EXERCISE BRIEF → Starting with the opening line of the material, restate every line word for word, and end on the line containing "localparam int unsigned PROG_ADDR_W = 4;".

THE RECORDS →
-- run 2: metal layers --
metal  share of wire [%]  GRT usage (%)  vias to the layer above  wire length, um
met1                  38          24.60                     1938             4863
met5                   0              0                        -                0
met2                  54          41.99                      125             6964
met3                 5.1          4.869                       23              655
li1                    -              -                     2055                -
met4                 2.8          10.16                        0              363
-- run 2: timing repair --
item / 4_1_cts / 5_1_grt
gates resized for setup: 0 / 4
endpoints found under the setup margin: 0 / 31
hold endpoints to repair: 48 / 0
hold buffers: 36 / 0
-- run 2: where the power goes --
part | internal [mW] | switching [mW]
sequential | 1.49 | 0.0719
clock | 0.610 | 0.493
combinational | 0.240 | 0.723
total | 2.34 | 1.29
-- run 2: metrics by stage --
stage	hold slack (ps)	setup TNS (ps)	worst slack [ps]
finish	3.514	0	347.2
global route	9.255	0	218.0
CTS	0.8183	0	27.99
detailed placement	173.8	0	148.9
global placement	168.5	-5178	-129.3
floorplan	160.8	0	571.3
File: src/rtl/td4_pkg.sv
// Shared types and constants for the TD4 program loader and run controller.
package td4_pkg;

    localparam int unsigned STATE_W     = 3;
    localparam int unsigned OPCODE_W    = 4;
    localparam int unsigned IMM_W       = 4;
    localparam int unsigned PROG_ADDR_W = 4;
    localparam int unsigned PROG_DEPTH  = 2 ** PROG_ADDR_W;
    localparam int unsigned STEP_CNT_W  = 4;

    typedef enum logic [STATE_W-1:0] {
        ST_IDLE = 3'd0,
        ST_LOAD = 3'd1,
        ST_HALT = 3'd2,
        ST_RUN  = 3'd3,
        ST_STEP = 3'd4
    } run_state_e;

    // One program byte as it arrives on the load stream.
    typedef struct packed {
        logic [IMM_W-1:0]    imm;
        logic [OPCODE_W-1:0] opcode;
    } load_byte_t;

endpackage

File: src/rtl/td4_run_ctrl_if.sv
// Load stream, command, memory-write and CPU-control bundle for td4_run_ctrl.
// Breakpoint signals exist only when TD4_RUN_CTRL_BREAKPOINT_EN is defined.
interface td4_run_ctrl_if #(
    parameter int unsigned ADDR_W = td4_pkg::PROG_ADDR_W
);
    import td4_pkg::*;

    logic                 load_start;
    logic                 load_valid;
    logic [7:0]           load_data;
    logic                 load_ready;
    logic                 cmd_run;
    logic                 cmd_step;
    logic                 cmd_halt;
    logic [ADDR_W-1:0]    pc;
    logic                 mem_we;
    logic [ADDR_W-1:0]    mem_addr;
    logic [OPCODE_W-1:0]  mem_opcode;
    logic [IMM_W-1:0]     mem_imm;
    logic                 cpu_en;
    logic                 cpu_rst_n;
    logic [STATE_W-1:0]   state;
`ifdef TD4_RUN_CTRL_BREAKPOINT_EN
    logic                 bp_set;
    logic [ADDR_W-1:0]    bp_addr;
    logic                 bp_hit;
`endif

    modport master (
        output load_start, load_valid, load_data, cmd_run, cmd_step, cmd_halt, pc,
        input  load_ready, mem_we, mem_addr, mem_opcode, mem_imm, cpu_en, cpu_rst_n, state
`ifdef TD4_RUN_CTRL_BREAKPOINT_EN
        , output bp_set, bp_addr
        , input  bp_hit
`endif
    );

    modport slave (
        input  load_start, load_valid, load_data, cmd_run, cmd_step, cmd_halt, pc,
        output load_ready, mem_we, mem_addr, mem_opcode, mem_imm, cpu_en, cpu_rst_n, state
`ifdef TD4_RUN_CTRL_BREAKPOINT_EN
        , input  bp_set, bp_addr
        , output bp_hit
`endif
    );

endinterface

File: src/rtl/td4_load_addr_gen.sv
// Program-load address counter and registered memory write port.
module td4_load_addr_gen
    import td4_pkg::*;
#(
    parameter int unsigned ADDR_W = PROG_ADDR_W
) (
    input  logic                clk,
    input  logic                rst_n,
    input  logic                clear,
    input  logic                accept,
    input  load_byte_t          data,
    output logic                last_accept_c,
    output logic                last_write_c,
    output logic                mem_we,
    output logic [ADDR_W-1:0]   mem_addr,
    output logic [OPCODE_W-1:0] mem_opcode,
    output logic [IMM_W-1:0]    mem_imm
);

    localparam logic [ADDR_W-1:0] LAST_ADDR = '1;

    logic [ADDR_W-1:0] cnt_q;

    // Each accepted byte becomes a one-cycle write on the following cycle.
    always_ff @(posedge clk or negedge rst_n) begin
        if (!rst_n) begin
            cnt_q      <= '0;
            mem_we     <= 1'b0;
            mem_addr   <= '0;
            mem_opcode <= '0;
            mem_imm    <= '0;
        end else begin
            mem_we <= accept;
            if (clear) begin
                cnt_q <= '0;
            end else if (accept) begin
                cnt_q      <= cnt_q + ADDR_W'(1);
                mem_addr   <= cnt_q;
                mem_opcode <= data.opcode;
                mem_imm    <= data.imm;
            end
        end
    end

    assign last_accept_c = accept && (cnt_q == LAST_ADDR);
    assign last_write_c  = mem_we && (mem_addr == LAST_ADDR);

endmodule

File: src/rtl/td4_run_ctrl.sv
// TD4 sequencer: loads program memory, then holds, runs or single-steps the CPU.
// Optional breakpoint support is enabled by defining TD4_RUN_CTRL_BREAKPOINT_EN.
module td4_run_ctrl
    import td4_pkg::*;
#(
    parameter int unsigned ADDR_W      = PROG_ADDR_W,
    parameter int unsigned STEP_CYCLES = 1
) (
    input  logic          clk,
    input  logic          rst_n,
    td4_run_ctrl_if.slave bus
);

    localparam logic [STEP_CNT_W-1:0] STEP_INIT = STEP_CNT_W'(STEP_CYCLES);

    run_state_e             state_q, state_d;
    logic [STEP_CNT_W-1:0]  step_q, step_d;
    logic                   load_ready_q, load_ready_d;
    logic                   cpu_en_q, cpu_en_d;
    logic                   cpu_rst_n_q, cpu_rst_n_d;
    logic                   clear_c, accept_c, last_accept_c, last_write_c;
    logic                   mem_we;
    logic [ADDR_W-1:0]      mem_addr;
    logic [OPCODE_W-1:0]    mem_opcode;
    logic [IMM_W-1:0]       mem_imm;

`ifdef TD4_RUN_CTRL_BREAKPOINT_EN
    logic                   bp_armed_q, bp_armed_d;
    logic [ADDR_W-1:0]      bp_addr_q, bp_addr_d;
    logic                   bp_hit_q, bp_hit_d;
`else
    logic                   pc_unused_c;
    assign pc_unused_c = ^bus.pc;
`endif

    assign accept_c = (state_q == ST_LOAD) && load_ready_q && bus.load_valid;

    td4_load_addr_gen #(.ADDR_W(ADDR_W)) u_addr_gen (
        .clk           (clk),
        .rst_n         (rst_n),
        .clear         (clear_c),
        .accept        (accept_c),
        .data          (load_byte_t'(bus.load_data)),
        .last_accept_c (last_accept_c),
        .last_write_c  (last_write_c),
        .mem_we        (mem_we),
        .mem_addr      (mem_addr),
        .mem_opcode    (mem_opcode),
        .mem_imm       (mem_imm)
    );

    always_ff @(posedge clk or negedge rst_n) begin
        if (!rst_n) begin
            state_q      <= ST_IDLE;
            step_q       <= '0;
            load_ready_q <= 1'b0;
            cpu_en_q     <= 1'b0;
            cpu_rst_n_q  <= 1'b0;
        end else begin
            state_q      <= state_d;
            step_q       <= step_d;
            load_ready_q <= load_ready_d;
            cpu_en_q     <= cpu_en_d;
            cpu_rst_n_q  <= cpu_rst_n_d;
        end
    end

`ifdef TD4_RUN_CTRL_BREAKPOINT_EN
    always_ff @(posedge clk or negedge rst_n) begin
        if (!rst_n) begin
            bp_armed_q <= 1'b0;
            bp_addr_q  <= '0;
            bp_hit_q   <= 1'b0;
        end else begin
            bp_armed_q <= bp_armed_d;
            bp_addr_q  <= bp_addr_d;
            bp_hit_q   <= bp_hit_d;
        end
    end
`endif

    // Next state; command priority is load_start > cmd_halt > cmd_step > cmd_run.
    always_comb begin
        state_d = state_q;
        step_d  = step_q;
        clear_c = 1'b0;
`ifdef TD4_RUN_CTRL_BREAKPOINT_EN
        bp_armed_d = bp_armed_q;
        bp_addr_d  = bp_addr_q;
        bp_hit_d   = 1'b0;
`endif
        unique case (state_q)
            ST_IDLE, ST_HALT: begin
                if (bus.load_start) begin
                    state_d = ST_LOAD;
                    clear_c = 1'b1;
                end else if (bus.cmd_halt) begin
                    state_d = state_q;
                end else if (bus.cmd_step) begin
                    state_d = ST_STEP;
                    step_d  = STEP_INIT;
                end else if (bus.cmd_run) begin
                    state_d = ST_RUN;
                end
            end
            ST_LOAD: begin
                if (last_write_c) state_d = ST_HALT;
            end
            ST_RUN: begin
                if (bus.load_start) begin
                    state_d = ST_LOAD;
                    clear_c = 1'b1;
                end else if (bus.cmd_halt) begin
                    state_d = ST_HALT;
`ifdef TD4_RUN_CTRL_BREAKPOINT_EN
                end else if (bp_armed_q && (bus.pc == bp_addr_q)) begin
                    state_d    = ST_HALT;
                    bp_hit_d   = 1'b1;
                    bp_armed_d = 1'b0;
`endif
                end
            end
            ST_STEP: begin
                if (bus.load_start) begin
                    state_d = ST_LOAD;
                    clear_c = 1'b1;
                    step_d  = '0;
                end else if (bus.cmd_halt || (step_q <= STEP_CNT_W'(1))) begin
                    state_d = ST_HALT;
                    step_d  = '0;
                end else begin
                    step_d = step_q - STEP_CNT_W'(1);
                end
            end
            default: state_d = ST_IDLE;
        endcase

`ifdef TD4_RUN_CTRL_BREAKPOINT_EN
        if (bus.bp_set) begin
            bp_armed_d = 1'b1;
            bp_addr_d  = bus.bp_addr;
        end
`endif

        // The CPU stays in reset for the first HALT cycle after a load.
        load_ready_d = (state_d == ST_LOAD) && !last_accept_c;
        cpu_en_d     = (state_d == ST_RUN) || ((state_d == ST_STEP) && (step_d != '0));
        cpu_rst_n_d  = ((state_d == ST_HALT) || (state_d == ST_RUN) || (state_d == ST_STEP))
                       && (state_q != ST_LOAD);
    end

    assign bus.load_ready = load_ready_q;
    assign bus.cpu_en     = cpu_en_q;
    assign bus.cpu_rst_n  = cpu_rst_n_q;
    assign bus.state      = state_q;
    assign bus.mem_we     = mem_we;
    assign bus.mem_addr   = mem_addr;
    assign bus.mem_opcode = mem_opcode;
    assign bus.mem_imm    = mem_imm;
`ifdef TD4_RUN_CTRL_BREAKPOINT_EN
    assign bus.bp_hit     = bp_hit_q;
`endif

endmodule
<file path="src/rtl/scc_tone_generator_nch.sv">
// Time-multiplexed SCC-style tone generator: one shared slot counter walks the
// channels, each keeping its own period, frequency counter, wave address and done flag.
module scc_tone_generator_nch #(
  parameter int  CH_NUM     = 5,
  parameter int  FREQ_W     = 12,
  parameter int  ADDR_W     = 5,
  parameter int  MIN_PERIOD = 8,
  localparam int SLOT_W     = (CH_NUM > 2) ? $clog2(CH_NUM) : 1
) (
  input  logic              clk,
  input  logic              reset,
  input  logic              enable,
  input  logic              reg_wr,
  input  logic [SLOT_W-1:0] reg_ch,
  input  logic [FREQ_W-1:0] reg_period,
  input  logic              reg_wave_reset,
  input  logic [CH_NUM-1:0] oneshot,
  input  logic [CH_NUM-1:0] clear,
  output logic [SLOT_W-1:0] slot,
  output logic [ADDR_W-1:0] wave_address,
  output logic              wave_update,
  output logic [CH_NUM-1:0] done
);

  localparam logic [SLOT_W-1:0] LAST_SLOT = SLOT_W'(CH_NUM - 1);
  localparam logic [FREQ_W-1:0] MIN_P     = FREQ_W'(MIN_PERIOD);

  logic [SLOT_W-1:0] slot_q, slot_d;
  logic [FREQ_W-1:0] period_q [CH_NUM];
  logic [FREQ_W-1:0] period_d [CH_NUM];
  logic [FREQ_W-1:0] count_q  [CH_NUM];
  logic [FREQ_W-1:0] count_d  [CH_NUM];
  logic [ADDR_W-1:0] addr_q   [CH_NUM];
  logic [ADDR_W-1:0] addr_d   [CH_NUM];
  logic [CH_NUM-1:0] done_q, done_d;

  logic [FREQ_W-1:0] curPeriod;
  logic [FREQ_W-1:0] curCount;
  logic [ADDR_W-1:0] curAddr;
  logic              halted;
  logic              endHit;

  assign curPeriod = period_q[slot_q];
  assign curCount  = count_q[slot_q];
  assign curAddr   = addr_q[slot_q];
  assign halted    = oneshot[slot_q] & done_q[slot_q];
  // Periods at or below MIN_PERIOD mean the tone is stopped, never an end event.
  assign endHit    = (curCount == curPeriod) && (curPeriod > MIN_P);

  assign slot         = slot_q;
  assign wave_address = curAddr;
  assign wave_update  = endHit & enable & ~halted;
  assign done         = done_q;

  always_comb begin
    slot_d   = slot_q;
    period_d = period_q;
    count_d  = count_q;
    addr_d   = addr_q;
    done_d   = done_q;

    if (reg_wr && (int'(reg_ch) < CH_NUM)) begin
      period_d[reg_ch] = reg_period;
    end

    if (enable) begin
      slot_d = (slot_q == LAST_SLOT) ? '0 : slot_q + SLOT_W'(1);

      if (!halted) begin
        if (endHit) begin
          count_d[slot_q] = '0;
          if (oneshot[slot_q] && (&curAddr)) begin
            done_d[slot_q] = 1'b1;
          end else begin
            addr_d[slot_q] = curAddr + ADDR_W'(1);
          end
        end else begin
          count_d[slot_q] = curCount + FREQ_W'(1);
        end
      end

      // Loop-mode channels drop any stale done flag; clear (key-on) wins over the slot update.
      for (int ch = 0; ch < CH_NUM; ch++) begin
        if (!oneshot[ch]) begin
          done_d[ch] = 1'b0;
        end
        if (clear[ch]) begin
          count_d[ch] = '0;
          done_d[ch]  = 1'b0;
          if (reg_wave_reset) begin
            addr_d[ch] = '0;
          end
        end
      end
    end
  end

  always_ff @(posedge clk) begin
    if (reset) begin
      slot_q <= '0;
      done_q <= '0;
      for (int ch = 0; ch < CH_NUM; ch++) begin
        period_q[ch] <= '0;
        count_q[ch]  <= '0;
        addr_q[ch]   <= '0;
      end
    end else begin
      slot_q   <= slot_d;
      period_q <= period_d;
      count_q  <= count_d;
      addr_q   <= addr_d;
      done_q   <= done_d;
    end
  end

endmodule

</file>
<file path="config.mk">
export PLATFORM = sky130hd
export DESIGN_NAME = scc_tone_generator_nch
export DESIGN_NICKNAME = d
export VERILOG_FILES = /design/src/rtl/scc_tone_generator_nch.sv
export SDC_FILE = /design/constraint.sdc
export NUM_CORES = 1
export LEC_CHECK = 0
export ABC_CLOCK_PERIOD_IN_PS = 3600
export BUFFER_PORTS_ARGS = -buffer_cell sky130_fd_sc_hd__clkbuf_2
export CORE_MARGIN = 5
export CORE_UTILIZATION = 52
export CTS_CLUSTER_SIZE = 24
export DETAILED_ROUTE_END_ITERATION = 8
export GPL_TIMING_DRIVEN = 1
export PLACE_DENSITY_LB_ADDON = 0.1
export SYNTH_ARGS = -nofsm -noshare
export SYNTH_HDL_FRONTEND = slang
export SYNTH_SLANG_ARGS = --single-unit
export TNS_END_PERCENT = 10
</file>
<file path="constraint.sdc">
create_clock -name clk -period 3.6 [get_ports clk]
set_clock_uncertainty 0.1 [all_clocks]
set_input_delay 0.72 -clock clk [delete_from_list [all_inputs] [get_ports clk]]
set_output_delay 0.72 -clock clk [all_outputs]
set_load 0.05 [all_outputs]
</file>
# Word level (Yosys, flattened, before mapping)
# Index checks and enable logic that the tools add are counted.
# word_totals
output_inout_bits	14
wordCells	138
input_bits	30
register_bits	153
# op_classes
addsub	3
n_bitwise	9
order_cmp	8
eq_ne	22
n_reduce_logical	17
mux	58
# op_table
operator	count
$mux W12	11
$bwmux W60	2
$mux W60	2
$mux W5	16
$mux W25	3
$bmux W12 S3	2
$demux W12 S3	2
$and A60 B60 Y60	1
$not A60 Y60	1
$ne A3 B1 Y1 const B	10
$bwmux W25	1
$reduce_and A4 Y1	5
$bmux W5 S3	1
$demux W5 S3	1
$ne A3 B3 Y1 const B	5
$mux W1	13
$add A12 B1 Y12 const B	1
$eq A12 B12 Y1	1
$gt A12 B4 Y1 const B	1
$ne A2 B2 Y1 const B	5
$reduce_and A2 Y1	5
$ge A4 B4 Y1 const B	2
$lt A4 B1 Y1 const B	2
$not A3 Y4	2
other kinds (14)	22

# Depth between registers and ports, before layout
# Gate-level depths: netlist (run 1).
# logic_depth
depth_word	11
mapped_depth	16
depth_no_buf	14

# Worst setup path before layout (run 1)
# OpenSTA, ideal clock, no wires.
# synth_timing
path_type	register to register
startpoint	reg slot_q[0], in the netlist slot[0]
endpoint	reg addr_q[3] (netlist bit)
stages_incl_launch_ff	16
setup_slack_ps	-1016
t_required_ps	3441
n_path_buf	3
t_arrival_ps	4457
setup_ps	59
synth_period_minus_slack_ps	4616
path_cell_list	dfxtp_1 buf_6 buf_2 buf_1 mux4_2 inv_1 o21ai_0 ha_1 and3_1 ha_1 inv_1 nor2_1 or2_2 nor4_1 o21ai_1 a22o_1
# synth_between
elab_chain_len	11
word_cells_on_any_way	32
classes_between	add/sub (1); order compare (3); eq/ne (1); mux (21); bitwise (2); reduce/logical (4)
# synth_rtl
item	line	text
from (decl)	28	logic [SLOT_W-1:0] slot_q, slot_d;
from (signal assigned)	108	slot_q <= slot_d;
$not A3 Y4 (not written as such) (*)	45	assign curAddr = addr_q[slot_q];
$bmux W5 S3 (*)	45	
$mux W5 (not written as such) (*) (2 in a row)	45	
via wave_address[0]	20	output logic [ADDR_W-1:0] wave_address,
$add A5 B1 Y5 / $reduce_and A5 Y1 (equally long branches)	75, 72	
$bwmux W25 / $logic_and A1 B1 Y1 (equally long branches)	75, 72	
$mux W25 (*)	72	if (oneshot[slot_q] && (&curAddr)) begin
$mux W25 (*)	70	if (endHit) begin
$mux W25 (*)	69	if (!halted) begin
$mux W5	90	if (reg_wave_reset) begin
$mux W5 (*)	87	if (clear[ch]) begin
to (signal assigned)	111	addr_q <= addr_d;
to (decl)	33	logic [ADDR_W-1:0] addr_q [CH_NUM];
# Mark *: on every way through the listed nets, which the timed path passes. The rest lies on a longest branch. The select of a mux whose other input is x is not followed.
# A chain may end at the register's enable or synchronous reset.

# Worst setup path after layout (run 1)
# layout_timing
startpoint	reg slot_q[2], in the netlist slot[2]
endpoint	out wave_update
# layout_between
elab_chain_len	8
word_cells_on_any_way	18
classes_between	order compare (1); eq/ne (1); mux (10); bitwise (5); reduce/logical (1)
# layout_rtl
item	line	text
$not A3 Y4 (not written as such)	43, 44	
$bmux W12 S3 (on tied branches)	43, 44	
$mux W12 (on tied branches) (2 in a row)	43, 44	
$gt A12 B4 Y1 / $eq A12 B12 Y1 (equally long branches)	48	assign endHit = (curCount == curPeriod) && (curPeriod > MIN_P);
$logic_and A1 B1 Y1	48	
$and A1 B1 Y1	52	assign wave_update = endHit & enable & ~halted;
$and A1 B1 Y1 (*)	52	
to (decl)	21	output logic wave_update,
# Every way passes the cells marked *; elsewhere a longest branch is shown, timed or not. The select of a mux whose other input is x is not followed.
`config.mk`:
```
export PLATFORM = sky130hd
export DESIGN_NAME = instr_fetch
export DESIGN_NICKNAME = d
export VERILOG_FILES = /design/src/rtl/instr_fetch.sv
export SDC_FILE = /design/constraint.sdc
export NUM_CORES = 1
export LEC_CHECK = 0
export CAP_MARGIN = 20
export CORE_MARGIN = 5
export CORE_UTILIZATION = 35
export CTS_CLUSTER_SIZE = 30
export DETAILED_ROUTE_END_ITERATION = 12
export PLACE_DENSITY = 0.58
export SYNTH_ARGS = -nofsm -noshare
export SYNTH_HDL_FRONTEND = slang
export SYNTH_SLANG_ARGS = --single-unit
export TNS_END_PERCENT = 50
```
`constraint.sdc`:
```
create_clock -name clk -period 7.6 [get_ports clk]
set_input_delay 1.14 -clock clk [delete_from_list [all_inputs] [get_ports clk]]
set_output_delay 1.14 -clock clk [all_outputs]
set_load 0.02 [all_outputs]
```
`src/rtl/instr_fetch.sv`:
```
// Instruction fetch stage: issues word reads for incoming PCs, tracks in-flight requests,
// and buffers returned words in order for decode. Handles redirect flushes and misaligned PCs.
module instr_fetch #(
    parameter int          DEPTH     = 2,
    parameter logic [31:0] NOP_INSTR = 32'h00000013
) (
    input  logic        clk,
    input  logic        rst,
    input  logic [31:0] pc_i,
    input  logic        pc_valid_i,
    output logic        pc_ready_o,
    input  logic        flush_i,
    output logic        imem_req_o,
    output logic [31:0] imem_addr_o,
    input  logic        imem_gnt_i,
    input  logic        imem_rvalid_i,
    input  logic [31:0] imem_rdata_i,
    output logic        instr_valid_o,
    output logic [31:0] instr_o,
    output logic [31:0] instr_pc_o,
    output logic        instr_fault_o,
    input  logic        instr_ready_i,
    output logic        proto_err_o
);

    localparam int AW = (DEPTH > 1) ? $clog2(DEPTH) : 1;
    localparam int CW = AW + 1;
    localparam logic [CW+1:0] DEPTH_C = (CW+2)'(DEPTH);

    typedef struct packed {
        logic [31:0] pc;
        logic [31:0] instr;
        logic        fault;
    } fetch_ent_t;

    logic [CW-1:0] outstanding, discard, fcount;
    logic [AW-1:0] pq_rd, pq_wr, f_rd, f_wr;
    logic [31:0]   pq_mem [DEPTH];
    fetch_ent_t    f_mem  [DEPTH];
    logic [31:0]   last_instr, last_pc;
    logic          proto_err_q;

    logic [CW+1:0] used;
    logic          space, aligned, req, hs, mis_acc;
    logic          rsp_drop, rsp_take, rsp_err, push, pop;
    fetch_ent_t    push_ent, head;

    // Every credit (in flight, being discarded, or buffered) reserves one FIFO slot.
    assign used    = {2'b00, outstanding} + {2'b00, discard} + {2'b00, fcount};
    assign space   = (used < DEPTH_C);
    assign aligned = (pc_i[1:0] == 2'b00);

    assign req     = ~rst & pc_valid_i & aligned & space & ~flush_i;
    assign hs      = req & imem_gnt_i;
    // Misaligned PCs wait until the memory side is idle so the fault lands in program order.
    assign mis_acc = ~rst & pc_valid_i & ~aligned & (outstanding == '0) & (discard == '0)
                   & space & ~flush_i;

    assign imem_req_o  = req;
    assign imem_addr_o = {pc_i[31:2], 2'b00};
    assign pc_ready_o  = hs | mis_acc;

    assign rsp_drop = imem_rvalid_i & (discard != '0);
    assign rsp_take = imem_rvalid_i & (discard == '0) & (outstanding != '0);
    assign rsp_err  = imem_rvalid_i & (discard == '0) & (outstanding == '0);

    assign head          = f_mem[f_rd];
    assign instr_valid_o = (fcount != '0);
    assign instr_o       = instr_valid_o ? head.instr : last_instr;
    assign instr_pc_o    = instr_valid_o ? head.pc    : last_pc;
    assign instr_fault_o = instr_valid_o & head.fault;
    assign proto_err_o   = proto_err_q;

    assign push = ~flush_i & (rsp_take | mis_acc);
    assign pop  = ~flush_i & instr_valid_o & instr_ready_i;

    always_comb begin
        push_ent = '{pc: pc_i, instr: NOP_INSTR, fault: 1'b1};
        if (rsp_take)
            push_ent = '{pc: pq_mem[pq_rd], instr: imem_rdata_i, fault: 1'b0};
    end

    always_ff @(posedge clk or posedge rst) begin
        if (rst) begin
            outstanding <= '0;
            discard     <= '0;
            fcount      <= '0;
            pq_rd       <= '0;
            pq_wr       <= '0;
            f_rd        <= '0;
            f_wr        <= '0;
            proto_err_q <= 1'b0;
            last_instr  <= NOP_INSTR;
            last_pc     <= '0;
        end else begin
            if (rsp_err)
                proto_err_q <= 1'b1;
            if (instr_valid_o) begin
                last_instr <= instr_o;
                last_pc    <= instr_pc_o;
            end
            if (flush_i) begin
                // Everything still owed by memory becomes stale, except a live word returning now.
                discard     <= discard + outstanding - CW'(rsp_drop | rsp_take);
                outstanding <= '0;
                fcount      <= '0;
                pq_rd       <= '0;
                pq_wr       <= '0;
                f_rd        <= '0;
                f_wr        <= '0;
            end else begin
                discard     <= discard - CW'(rsp_drop);
                outstanding <= outstanding + CW'(hs) - CW'(rsp_take);
                fcount      <= fcount + CW'(push) - CW'(pop);
                if (hs)
                    pq_wr <= pq_wr + AW'(1);
                if (rsp_take)
                    pq_rd <= pq_rd + AW'(1);
                if (push)
                    f_wr <= f_wr + AW'(1);
                if (pop)
                    f_rd <= f_rd + AW'(1);
            end
        end
    end

    always_ff @(posedge clk) begin
        if (hs)
            pq_mem[pq_wr] <= pc_i;
        if (push)
            f_mem[f_wr] <= push_ent;
    end

endmodule

```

RESULT →
-- run 2: metal layers --
metal  share of wire [%]  GRT usage (%)  vias to the layer above  wire length, um
met1                  38          24.60                     1938             4863
met5                   0              0                        -                0
met2                  54          41.99                      125             6964
met3                 5.1          4.869                       23              655
li1                    -              -                     2055                -
met4                 2.8          10.16                        0              363
-- run 2: timing repair --
item / 4_1_cts / 5_1_grt
gates resized for setup: 0 / 4
endpoints found under the setup margin: 0 / 31
hold endpoints to repair: 48 / 0
hold buffers: 36 / 0
-- run 2: where the power goes --
part | internal [mW] | switching [mW]
sequential | 1.49 | 0.0719
clock | 0.610 | 0.493
combinational | 0.240 | 0.723
total | 2.34 | 1.29
-- run 2: metrics by stage --
stage	hold slack (ps)	setup TNS (ps)	worst slack [ps]
finish	3.514	0	347.2
global route	9.255	0	218.0
CTS	0.8183	0	27.99
detailed placement	173.8	0	148.9
global placement	168.5	-5178	-129.3
floorplan	160.8	0	571.3
File: src/rtl/td4_pkg.sv
// Shared types and constants for the TD4 program loader and run controller.
package td4_pkg;

    localparam int unsigned STATE_W     = 3;
    localparam int unsigned OPCODE_W    = 4;
    localparam int unsigned IMM_W       = 4;
    localparam int unsigned PROG_ADDR_W = 4;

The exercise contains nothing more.